Hay rasgos autobiográficos, sí, pero los humanos somos grandes mentirosos, que vivimos y nos contamos lo vivido casi al mismo tiempo, de modo que desdibujamos la frontera entre la realidad y la ficción en el relato de nuestra propia vida. Contar es interpretar, y el pequeño gesto de usar la palabra para expresarnos establece un interfaz decisivo que nos aleja de la realidad.  

En Palabra de sal podemos encontrar un buen número de cuentos y leyendas. ¿Han salido de tu imaginación o ya los conocías de antes?
En la mayoría de los casos, lo que recordaba era una anécdota, una frase, el nombre de un lugar o una historia corta que había escuchado. El resto –la mayoría del contenido- es imaginario, pero me gusta pensar que está en consonancia con el espíritu de la tierra de la que provengo.

¿No crees que la gente tiene hoy en día una idea muy idílica de lo que verdaderamente es vivir en el campo?
Una cosa es vivir en el campo y otra vivir del campo. Vivir en el campo… está a la medida de las posibilidades de cada cual. Vivir del campo a día de hoy… es imposible. Mis padres han vivido siempre del campo y su vida ha sido una proeza que no podríamos repetir hoy con las limitaciones que impone la economía globalizada. Por otra parte, quien vive del campo depende de la naturaleza, cosa contra la que ha estado luchando la humanidad desde la revolución neolítica, intentando domesticar lo indomesticable. Y de ese intento de someterla proviene todo el daño medioambiental que hemos hecho y seguimos haciendo.

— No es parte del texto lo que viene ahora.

## src/rtl/pom_pkg.sv

```systemverilog
package pom_pkg;
  localparam int POH_ROWS = 9;
  localparam int SLOT_W = 4;

  localparam logic [SLOT_W-1:0] SLOT_J1 = 4'd0;
  localparam logic [SLOT_W-1:0] SLOT_B3 = 4'd1;
  localparam logic [SLOT_W-1:0] SLOT_C2 = 4'd2;
  localparam logic [SLOT_W-1:0] SLOT_G1 = 4'd3;

  // strobes from framing control to the datapath
  typedef struct packed {
    logic              live;   // byte belongs to a located SPE
    logic              start;  // byte is J1
    logic              poh;    // byte is an overhead byte
    logic [SLOT_W-1:0] slot;   // overhead slot (row)
  } pom_strobe_t;

  function automatic logic [3:0] pop8(input logic [7:0] v);
    logic [3:0] n;
    n = '0;
    for (int i = 0; i < 8; i++) n = n + {3'b0, v[i]};
    return n;
  endfunction
endpackage

```

## src/rtl/pom_ctrl.sv

```systemverilog
module pom_ctrl
  import pom_pkg::*;
#(
  parameter int COLS = 87
) (
  input  logic        clk,
  input  logic        rstN,
  input  logic        spValid,
  input  logic        spJ1,
  output pom_strobe_t strb
);
  localparam int COL_W = (COLS > 1) ? $clog2(COLS) : 1;
  localparam logic [COL_W-1:0] COL_LAST = COL_W'(COLS - 1);

  logic [COL_W-1:0]  colNext, curCol;
  logic [SLOT_W-1:0] rowNext, curRow;
  logic              locked;

  always_comb begin
    curCol     = spJ1 ? '0 : colNext;
    curRow     = spJ1 ? '0 : rowNext;
    strb.start = spValid && spJ1;
    strb.live  = spValid && (spJ1 || locked);
    strb.poh   = strb.live && (curCol == '0) && (curRow < SLOT_W'(POH_ROWS));
    strb.slot  = curRow;
  end

  always_ff @(posedge clk) begin
    if (!rstN) begin
      colNext <= '0;
      rowNext <= '0;
      locked  <= 1'b0;
    end else if (strb.live) begin
      locked <= 1'b1;
      if (curCol == COL_LAST) begin
        colNext <= '0;
        rowNext <= (curRow == '1) ? curRow : curRow + 1'b1;
      end else begin
        colNext <= curCol + 1'b1;
        rowNext <= curRow;
      end
    end
  end


  no_early_poh_chk: assert property (@(posedge clk) disable iff (!rstN)
    (!locked && !spJ1) |-> !strb.poh);
endmodule

```

## src/rtl/pom_persist.sv

```systemverilog
module pom_persist #(
  parameter int W = 8,
  parameter int N = 5
) (
  input  logic         clk,
  input  logic         rstN,
  input  logic         load,
  input  logic [W-1:0] din,
  output logic [W-1:0] acc,
  output logic         known,
  output logic         diff,
  output logic         accept
);
  localparam int RUN_W = $clog2(N + 1);
  localparam logic [RUN_W-1:0] RUN_MAX = RUN_W'(N);

  logic [W-1:0]     last;
  logic             haveLast;
  logic [RUN_W-1:0] run, runNew;

  always_comb begin
    diff = load && haveLast && (din != last);
    if (haveLast && (din == last))
      runNew = (run >= RUN_MAX) ? RUN_MAX : run + 1'b1;
    else
      runNew = RUN_W'(1);
    accept = load && (runNew >= RUN_MAX);
  end

  always_ff @(posedge clk) begin
    if (!rstN) begin
      last     <= '0;
      haveLast <= 1'b0;
      run      <= '0;
      acc      <= '0;
      known    <= 1'b0;
    end else if (load) begin
      last     <= din;
      haveLast <= 1'b1;
      run      <= runNew;
      if (accept) begin
        acc   <= din;
        known <= 1'b1;
      end
    end
  end


  known_sticky_chk: assert property (@(posedge clk) disable iff (!rstN)
    known |=> known);
endmodule

```

## src/rtl/pom_ratemon.sv

```systemverilog
module pom_ratemon #(
  parameter int CNT_W = 16,
  parameter int WIN_W = 12
) (
  input  logic             clk,
  input  logic             rstN,
  input  logic             evt,
  input  logic [3:0]       amt,
  input  logic [WIN_W-1:0] winLen,
  input  logic [CNT_W-1:0] setThr,
  input  logic [CNT_W-1:0] clrThr,
  output logic             alarm
);
  logic [WIN_W-1:0] frmCnt;
  logic [CNT_W-1:0] errCnt, sum;
  logic [CNT_W:0]   sumW;
  logic [WIN_W:0]   frmNext;
  logic             winEnd;

  always_comb begin
    sumW    = {1'b0, errCnt} + (CNT_W + 1)'(amt);
    sum     = sumW[CNT_W] ? '1 : sumW[CNT_W-1:0];
    frmNext = {1'b0, frmCnt} + 1'b1;
    winEnd  = frmNext >= {1'b0, winLen};
  end

  always_ff @(posedge clk) begin
    if (!rstN) begin
      frmCnt <= '0;
      errCnt <= '0;
      alarm  <= 1'b0;
    end else if (evt) begin
      if (winEnd) begin
        frmCnt <= '0;
        errCnt <= '0;
      end else begin
        frmCnt <= frmNext[WIN_W-1:0];
        errCnt <= sum;
      end
      if (sum > setThr)
        alarm <= 1'b1;
      else if (winEnd && (sum < clrThr))
        alarm <= 1'b0;
    end
  end


  alarm_rise_on_evt_chk: assert property (@(posedge clk) disable iff (!rstN)
    $rose(alarm) |-> $past(evt));

  alarm_fall_on_evt_chk: assert property (@(posedge clk) disable iff (!rstN)
    $fell(alarm) |-> $past(evt));
endmodule

```

## src/rtl/pom_datapath.sv

```systemverilog
module pom_datapath
  import pom_pkg::*;
#(
  parameter int CNT_W   = 16,
  parameter int PERSIST = 5
) (
  input  logic                          clk,
  input  logic                          rstN,
  input  pom_strobe_t                   strb,
  input  logic [7:0]                    spByte,
  input  logic                          blockMode,
  input  logic [7:0]                    expLabel,
  output logic [7:0]                    ohByte,
  output logic [SLOT_W-1:0]             ohSlot,
  output logic                          ohStrobe,
  output logic [POH_ROWS-1:0][7:0]      ohBank,
  output logic [CNT_W-1:0]              b3ErrCnt,
  output logic [CNT_W-1:0]              reiErrCnt,
  output logic                          b3Evt,
  output logic [3:0]                    b3Amt,
  output logic                          uneqAlarm,
  output logic                          plmAlarm,
  output logic                          pluAlarm,
  output logic                          pdiAlarm,
  output logic                          rdiAlarm,
  output logic [2:0]                    erdiCode,
  output logic                          erdiValid
);
  localparam int RUN_W = $clog2(PERSIST + 1);

  function automatic logic [CNT_W-1:0] satAdd(input logic [CNT_W-1:0] c, input logic [3:0] a);
    logic [CNT_W:0] s;
    s = {1'b0, c} + (CNT_W + 1)'(a);
    return s[CNT_W] ? '1 : s[CNT_W-1:0];
  endfunction

  // ---------------- overhead capture ----------------
  for (genvar s = 0; s < POH_ROWS; s++) begin : g_bank
    always_ff @(posedge clk) begin
      if (!rstN) ohBank[s] <= '0;
      else if (strb.poh && (strb.slot == SLOT_W'(s))) ohBank[s] <= spByte;
    end
  end

  always_ff @(posedge clk) begin
    if (!rstN) begin
      ohByte   <= '0;
      ohSlot   <= '0;
      ohStrobe <= 1'b0;
    end else begin
      ohStrobe <= strb.poh;
      if (strb.poh) begin
        ohByte <= spByte;
        ohSlot <= strb.slot;
      end
    end
  end

  // ---------------- BIP-8 ----------------
  logic [7:0] bipAcc, bipPrev;
  logic       seenFrame, bipHave;

  always_ff @(posedge clk) begin
    if (!rstN) begin
      bipAcc    <= '0;
      bipPrev   <= '0;
      seenFrame <= 1'b0;
      bipHave   <= 1'b0;
    end else if (strb.start) begin
      bipPrev   <= bipAcc;
      bipHave   <= seenFrame;
      bipAcc    <= spByte;
      seenFrame <= 1'b1;
    end else if (strb.live) begin
      bipAcc <= bipAcc ^ spByte;
    end
  end

  logic       isB3, isC2, isG1, reiOk;
  logic [7:0] mism;
  logic [3:0] b3Add, reiAdd, reiVal;

  always_comb begin
    isB3   = strb.poh && (strb.slot == SLOT_B3) && bipHave;
    isC2   = strb.poh && (strb.slot == SLOT_C2);
    isG1   = strb.poh && (strb.slot == SLOT_G1);
    mism   = bipPrev ^ spByte;
    b3Add  = blockMode ? {3'b0, |mism} : pop8(mism);
    reiVal = spByte[7:4];
    reiOk  = (reiVal >= 4'd1) && (reiVal <= 4'd8);
    if (!reiOk)        reiAdd = 4'd0;
    else if (blockMode) reiAdd = 4'd1;
    else               reiAdd = reiVal;
  end

  always_ff @(posedge clk) begin
    if (!rstN) begin
      b3ErrCnt  <= '0;
      reiErrCnt <= '0;
      b3Evt     <= 1'b0;
      b3Amt     <= '0;
    end else begin
      b3Evt <= isB3;
      if (isB3) begin
        b3Amt    <= b3Add;
        b3ErrCnt <= satAdd(b3ErrCnt, b3Add);
      end
      if (isG1) reiErrCnt <= satAdd(reiErrCnt, reiAdd);
    end
  end

  // ---------------- label and remote defect filters ----------------
  logic [7:0] c2Acc;
  logic       c2Known, c2Diff, c2Accept;
  logic [0:0] rdiAcc;
  logic       rdiKnown, rdiDiff, rdiAccept;
  logic       erdiDiff, erdiAccept;

  pom_persist #(.W(8), .N(PERSIST)) c2Filt_i (
    .clk(clk), .rstN(rstN), .load(isC2), .din(spByte),
    .acc(c2Acc), .known(c2Known), .diff(c2Diff), .accept(c2Accept));

  pom_persist #(.W(1), .N(PERSIST)) rdiFilt_i (
    .clk(clk), .rstN(rstN), .load(isG1), .din(spByte[3]),
    .acc(rdiAcc), .known(rdiKnown), .diff(rdiDiff), .accept(rdiAccept));

  pom_persist #(.W(3), .N(PERSIST)) erdiFilt_i (
    .clk(clk), .rstN(rstN), .load(isG1), .din(spByte[3:1]),
    .acc(erdiCode), .known(erdiValid), .diff(erdiDiff), .accept(erdiAccept));

  logic [RUN_W-1:0] chgCnt, chgNext;

  always_comb chgNext = (chgCnt >= RUN_W'(PERSIST)) ? chgCnt : chgCnt + 1'b1;

  always_ff @(posedge clk) begin
    if (!rstN) begin
      chgCnt   <= '0;
      pluAlarm <= 1'b0;
    end else if (c2Accept) begin
      chgCnt   <= '0;
      pluAlarm <= 1'b0;
    end else if (c2Diff) begin
      chgCnt <= chgNext;
      if (chgNext >= RUN_W'(PERSIST)) pluAlarm <= 1'b1;
    end
  end

  always_comb begin
    uneqAlarm = c2Known && (c2Acc == 8'h00);
    pdiAlarm  = c2Known && (c2Acc >= 8'hE1) && (c2Acc <= 8'hFC);
    plmAlarm  = c2Known && (c2Acc != expLabel) && (c2Acc != 8'h00) &&
                (c2Acc != 8'h01) && !pdiAlarm;
    rdiAlarm  = rdiKnown && rdiAcc[0];
  end

  // ---------------- checks ----------------

  slot_range_chk: assert property (@(posedge clk) disable iff (!rstN)
    ohStrobe |-> (ohSlot < SLOT_W'(POH_ROWS)));

  b3_only_on_b3_chk: assert property (@(posedge clk) disable iff (!rstN)
    (b3ErrCnt != $past(b3ErrCnt)) |-> b3Evt);

  b3_monotonic_chk: assert property (@(posedge clk) disable iff (!rstN)
    rstN |=> (b3ErrCnt >= $past(b3ErrCnt)));

  b3_block_step_chk: assert property (@(posedge clk) disable iff (!rstN)
    blockMode |=> ((b3ErrCnt == $past(b3ErrCnt)) || (b3ErrCnt == $past(b3ErrCnt) + 1'b1)));

  rei_step_chk: assert property (@(posedge clk) disable iff (!rstN)
    rstN |=> ((reiErrCnt >= $past(reiErrCnt)) &&
              ({1'b0, reiErrCnt} <= {1'b0, $past(reiErrCnt)} + (CNT_W + 1)'(8))));

  label_excl_chk: assert property (@(posedge clk) disable iff (!rstN)
    plmAlarm |-> (!uneqAlarm && !pdiAlarm));
endmodule

```

## src/rtl/pom_top.sv

```systemverilog
module pom_top
  import pom_pkg::*;
#(
  parameter int COLS    = 87,
  parameter int PERSIST = 5,
  parameter int CNT_W   = 16,
  parameter int WIN_W   = 12,
  parameter int NUM_MON = 2
) (
  input  logic                              clk,
  input  logic                              rstN,
  input  logic [7:0]                        spByte,
  input  logic                              spValid,
  input  logic                              spJ1,
  input  logic                              blockMode,
  input  logic [7:0]                        expLabel,
  input  logic [NUM_MON-1:0][WIN_W-1:0]     rmWindow,
  input  logic [NUM_MON-1:0][CNT_W-1:0]     rmSetThr,
  input  logic [NUM_MON-1:0][CNT_W-1:0]     rmClrThr,
  output logic [7:0]                        ohByte,
  output logic [SLOT_W-1:0]                 ohSlot,
  output logic                              ohStrobe,
  output logic [POH_ROWS-1:0][7:0]          ohBank,
  output logic [CNT_W-1:0]                  b3ErrCnt,
  output logic [CNT_W-1:0]                  reiErrCnt,
  output logic [NUM_MON-1:0]                rmAlarm,
  output logic                              uneqAlarm,
  output logic                              plmAlarm,
  output logic                              pluAlarm,
  output logic                              pdiAlarm,
  output logic                              rdiAlarm,
  output logic [2:0]                        erdiCode,
  output logic                              erdiValid
);
  pom_strobe_t strb;
  logic        b3Evt;
  logic [3:0]  b3Amt;

  pom_ctrl #(.COLS(COLS)) ctrl_i (
    .clk(clk), .rstN(rstN), .spValid(spValid), .spJ1(spJ1), .strb(strb));

  pom_datapath #(.CNT_W(CNT_W), .PERSIST(PERSIST)) dp_i (
    .clk(clk), .rstN(rstN), .strb(strb), .spByte(spByte),
    .blockMode(blockMode), .expLabel(expLabel),
    .ohByte(ohByte), .ohSlot(ohSlot), .ohStrobe(ohStrobe), .ohBank(ohBank),
    .b3ErrCnt(b3ErrCnt), .reiErrCnt(reiErrCnt), .b3Evt(b3Evt), .b3Amt(b3Amt),
    .uneqAlarm(uneqAlarm), .plmAlarm(plmAlarm), .pluAlarm(pluAlarm),
    .pdiAlarm(pdiAlarm), .rdiAlarm(rdiAlarm), .erdiCode(erdiCode),
    .erdiValid(erdiValid));

  for (genvar k = 0; k < NUM_MON; k++) begin : g_mon
    pom_ratemon #(.CNT_W(CNT_W), .WIN_W(WIN_W)) mon_i (
      .clk(clk), .rstN(rstN), .evt(b3Evt), .amt(b3Amt),
      .winLen(rmWindow[k]), .setThr(rmSetThr[k]), .clrThr(rmClrThr[k]),
      .alarm(rmAlarm[k]));
  end
endmodule

```

## config.mk

```make
export PLATFORM = sky130hd
export DESIGN_NAME = pom_top
export DESIGN_NICKNAME = d
export VERILOG_FILES = /design/src/rtl/pom_pkg.sv /design/src/rtl/pom_ctrl.sv /design/src/rtl/pom_persist.sv /design/src/rtl/pom_ratemon.sv /design/src/rtl/pom_datapath.sv /design/src/rtl/pom_top.sv
export SDC_FILE = /design/constraint.sdc
export NUM_CORES = 1
export LEC_CHECK = 0
export CAP_MARGIN = 20
export CORE_MARGIN = 8
export CORE_UTILIZATION = 30
export DETAILED_ROUTE_END_ITERATION = 16
export DONT_BUFFER_PORTS = 1
export GPL_TIMING_DRIVEN = 0
export PLACE_DENSITY = 0.47
export SLEW_MARGIN = 20
export SYNTH_ARGS = -nofsm -noshare
export SYNTH_HDL_FRONTEND = slang
export SYNTH_SLANG_ARGS = --single-unit
```

## constraint.sdc

```tcl
create_clock -name clk -period 5 [get_ports clk]
set_input_delay 0.25 -clock clk [delete_from_list [all_inputs] [get_ports clk]]
set_output_delay 0.25 -clock clk [all_outputs]
set_load 0.01 [all_outputs]
```

# Yosys cells after proc, flatten, opt, wreduce, memory -nomap -nowiden
# Cells that the tools add are included.
[totals] reg_bits=244 inputBits=109 output_inout_bits=128 word_cells=180
[op_classes] add_sub_neg=19 n_lt_le_gt_ge=19 n_eq_ne=16 n_mux=29 n_bitwise=3 n_reduce_logical=50
[ops] op="16-bit 2-to-1 mux" n=6
[ops] op="16-bit by 4-bit adder with 17-bit output" n=4
[ops] op="1-bit logical AND" n=33
[ops] op="16-bit greater-than comparator" n=2
[ops] op="16-bit < comparator" n=2
[ops] op="12-bit by 1-bit adder with 13-bit output (second input constant)" n=2
[ops] op="13-bit by 12-bit greater-or-equal comparator with 1-bit output" n=2
[ops] op="4-bit by 1-bit adder with 4-bit output" n=6
[ops] op="3-bit greater-or-equal comparator (second input constant)" n=8
[ops] op="12-bit 2-to-1 mux" n=2
[ops] op="4-bit 2-to-1 mux" n=6
[ops] op="3-bit 2-to-1 mux" n=7
[ops] op="4-bit by 3-bit == test with 1-bit output (second input constant)" n=4
[ops] op="8-bit 2-to-1 mux" n=2
[ops] op="8-bit != test" n=2
[ops] op="8-bit XOR" n=2
[ops] op="7-bit 2-to-1 mux" n=2
[ops] op="3-bit by 1-bit adder with 3-bit output (second input constant)" n=4
[ops] op="2-bit AND reduction" n=6
[ops] op="4-bit by 2-bit == test with 1-bit output (second input constant)" n=2
[ops] op="4-bit == test (second input constant)" n=2
[ops] op="8-bit == test" n=1
[ops] op="8-bit greater-or-equal comparator (second input constant)" n=1
[ops] op="8-bit <= comparator (second input constant)" n=1
[ops] op="22 further kinds" n=27

# Longest topological paths before layout
[depth] ltp_word=11 depth_mapped=19

# Modules after synthesis
# From an unflattened synthesis, not the netlist that was laid out.
[unflattened] hier_cells=1794 hier_area_um2=15072.0
[by_module_without_submodules] module="pom_datapath" instances=1 cells_each=751 area_each_um2=6647.6
[by_module_without_submodules] module="pom_ratemon (g_mon[0].mon_i)" instances=1 cells_each=378 area_each_um2=2944.1
[by_module_without_submodules] module="pom_ratemon (g_mon[1].mon_i)" instances=1 cells_each=378 area_each_um2=2890.3
[by_module_without_submodules] module="pom_persist (dp_i.c2Filt_i)" instances=1 cells_each=101 area_each_um2=988.4
[by_module_without_submodules] module="pom_ctrl" instances=1 cells_each=91 area_each_um2=729.4
[by_module_without_submodules] module="pom_persist (dp_i.erdiFilt_i)" instances=1 cells_each=55 area_each_um2=528.0
[by_module_without_submodules] module="pom_persist (dp_i.rdiFilt_i)" instances=1 cells_each=40 area_each_um2=344.1

# Least setup slack after synthesis
# No wires, ideal clock.
[synth_timing] kind="input port to flip-flop" from="in spByte[1]" to="reg dp_i.b3ErrCnt[14]" arrival_ns=4.516 required_ns=4.928 path_slack_ns=0.413 stages=18 path_cell_list="clkbuf_1 -> xor2_1 -> inv_1 -> ha_1 -> inv_1 -> fa_1 -> fa_1 -> fa_1 -> fa_1 -> xor2_1 -> nor2_1 -> ha_1 -> a21o_1 -> a21oi_1 -> nor3b_1 -> nand2b_1 -> nor3_1 -> mux2i_1"
[synth_via] elab_chain_len=11
[synth_rtl] element="start, declared" line_no="pom_top.sv:12" rtl="input logic [7:0] spByte,"
[synth_rtl] element="8-bit XOR" line_no="pom_datapath.sv:87" rtl="mism = bipPrev ^ spByte;"
[synth_rtl] element="1-bit by 1-bit adder with 2-bit output" line_no="pom_pkg.sv:21" rtl="for (int i = 0; i < 8; i++) n = n + {3'b0, v[i]};"
[synth_rtl] element="4-bit by 1-bit adder with 4-bit output (6 in series)" line_no="pom_pkg.sv:21"
[synth_rtl] element="4-bit 2-to-1 mux" line_no="pom_datapath.sv:88" rtl="b3Add = blockMode ? {3'b0, |mism} : pop8(mism);"
[synth_rtl] element="via dp_i.b3Add[2]" line_no="pom_datapath.sv:81" rtl="logic [3:0] b3Add, reiAdd, reiVal;"
[synth_rtl] element="16-bit by 4-bit adder with 17-bit output" line_no="pom_datapath.sv:33" rtl="s = {1'b0, c} + (CNT_W + 1)'(a);"
[synth_rtl] element="16-bit 2-to-1 mux" line_no="pom_datapath.sv:34" rtl="return s[CNT_W] ? '1 : s[CNT_W-1:0];"
[synth_rtl] element="end signal, assigned" line_no="pom_datapath.sv:106" rtl="b3ErrCnt <= satAdd(b3ErrCnt, b3Add);"
[synth_rtl] element="end, declared" line_no="pom_datapath.sv:17" rtl="output logic [CNT_W-1:0] b3ErrCnt,"
# The timed path passes the listed nets, and every way through them passes these cells.
# A chain may end at the register's enable or synchronous reset.

# Worst setup path in the final report
[layout_timing] from="reg dp_i.bipPrev[1]" to="reg dp_i.b3ErrCnt[14]"
[layout_via] elab_chain_len=11
[layout_rtl] element="start, declared" line_no="pom_datapath.sv:60" rtl="logic [7:0] bipAcc, bipPrev;"
[layout_rtl] element="start signal, assigned" line_no="pom_datapath.sv:70" rtl="bipPrev <= bipAcc;"
[layout_rtl] element="8-bit XOR" line_no="pom_datapath.sv:87"
[layout_rtl] element="1-bit by 1-bit adder with 2-bit output" line_no="pom_pkg.sv:21"
[layout_rtl] element="4-bit by 1-bit adder with 4-bit output (6 in series)" line_no="pom_pkg.sv:21"
[layout_rtl] element="4-bit 2-to-1 mux" line_no="pom_datapath.sv:88"
[layout_rtl] element="via dp_i.b3Add[2]" line_no="pom_datapath.sv:81"
[layout_rtl] element="16-bit by 4-bit adder with 17-bit output" line_no="pom_datapath.sv:33"
[layout_rtl] element="16-bit 2-to-1 mux" line_no="pom_datapath.sv:34"
# The timed path passes the listed nets, and every way through them passes these cells.

==> flow_summary.yaml <==
detailed_routing:
  drtAntennaViolNets: 0
  drcViolationCount: 0
  viasPerCell: 5.111
  dr.pass1.iters: 4
  post_drt_wl_per_cell_um: 20.06
  routed_wl_um: 47220
  drtIter0Drc: 593
  route.vias.total: 12030
timing:
  setup_viol: 0
  drv_slew: 0
  fmax_mhz: 215.1
  hold_violations: 0
  finalSetupTns_ns: 0
  grt_setup_unrepaired: "no"
  fin_ws_ns: 0.3519
  slew_headroom_pct: 37.23
  clock_skew_ns: 0.01500
  post-route-min-period_ns: 4.648
  period_share_pct: 92.96
  worst_pin_slew_ns: 0.9416
die:
  die_w_um: 232.7
  ios: 237
  die_h_um: 232.7
  initial_utilization_pct: 30.33
  die-area_sq_mm: 0.05415
  num_rows: 79
  core_sq_mm: 0.04646
global_routing:
  grt_use_total_pct: 16.91
  antenna_found_initial: 1
  grt_pass1_wl_um: 71800
  use_met3_pct: 6.479
  gr-usage-met1_pct: 20.41
  grt_busiest_layer: "met2"
  met2_usage_pct: 28.68
  grt_start_max_net_pins: 16
  grt_pass1_vias: 11990
  grt-ovfl-total: 0
synth:
  synth_compound_area_share_pct: 15.42
  synthCells: 1692
  synth_simple_gate_area_share_pct: 20.55
  synth_area_per_cell_sq_um: 8.327
  ys_seq_area_share_pct: 34.10
  synth-adder-area-share_pct: 12.15
  async_flop_share_pct: 0
  synth_edf_count: 0
  synth_seq_cells: 240
  synth-xor-area-share_pct: 5.409
  yosys_warnings: 0
  synth_nets: 1933
  muxShareOfSynthArea_pct: 6.581
  syn_area_sq_mm: 0.01409
  ys.flop_type: "dfxtp_1"
  synth_top_family_by_area: "simple AND/OR/NAND/NOR gates"
  synth_cell_types: 67
layout:
  drive_gt1_share_pct: 4.522
  num_antenna_cells: 0
  fillCellCount: 4901
  final_nets: 1968
  layout_common_cells: "240 x dfxtp_1, 175 x nor2_1, 160 x nand2_1"
  syn_to_final_growth_pct: 12.82
  stdcell_count: 2354
  mostFrequentLayoutCell: "dfxtp_1"
pwr:
  p_leak_nw: 6.689
  finalPower_w: 0.004480
  ir_drop_mv: 0.2730
  powerDensity_mw_per_mm2: 281.9
worst_setup_path:
  worstSetupPathType: "reg2reg"
  cp.arrival_ns: 5.16
  cp-start-kind: "register"
  cp_max_fo: 6
  worstPathRequired_ns: 5.51
  cp-end-kind: "register"
clocking:
  clock-sinks: 240
  h-tree-depth: 1
  clk-insertion-delay-late_ns: 0.58
  clock_path_buffers: 3
  cts_made_buffers: 29
  cts-root-buf: "clkbuf_16"
  clk_pin_slew_worst_paths_ns: 0.06
  cts_tree: "yes"
placement:
  dp_cells: 2299
  gp_congestion: 0.8396
  hpwl_um: 36360
  place_ws_ns: -0.5132
  numPortBuffers: 0
min_path:
  hold_class: "in2reg"
run:
  max_cap_viol_count: 0
status:
  status: "complete, no violations"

Vivir del campo supone muchas dosis de aceptación de lo que no podemos controlar, mucha incertidumbre y mucha incomodidad, cosas que no estamos dispuestos a tolerar en estos tiempos porque chocan frontalmente con los valores en los que estamos siendo educados continuamente.
  


Por cierto, ¿te irías a vivir a un cortijo?
Yo ya viví en un cortijo hasta los 17 años, cuando me fui a estudiar a la universidad. Y hay una parte de mí que siempre vivirá allí, aislada y en paz.

¿Qué esperas que encuentren los lectores en Palabra de sal?
Espero que lo disfruten mucho, que vuelvan a sentir la magia de la palabra y –sobre todo- que conecten con aquellas partes olvidadas u orilladas de nuestro recuerdo, con su infancia. Rilke dijo que la infancia es la patria del hombre, y es cierto. En nuestra infancia está nuestra fuerza, nuestro deseo originario, nuestra sensibilidad… El mundo sería más amable y más humano si nos olvidáramos del adultocentrismo y escucháramos de verdad a los niños, lo que queda en cada uno de nosotros del niño que fuimos.

¿Qué nuevos proyectos literarios tienes en marcha?
Hay una segunda novela pendiente de ser publicada que seguramente verá la luz en 2017.

¿Te gustaría añadir algo antes de acabar esta entrevista?
Que estoy muy agradecida.

Muchas gracias a ti, Mónica, por tu tiempo, tus palabras y tus fotos personales. Mientras sale esa nueva obra en 2017, espero que Palabra de sal siga llegando a muchos nuevos lectores.
Y a vosotros, amigos lectores, gracias por estar siempre al otro lado.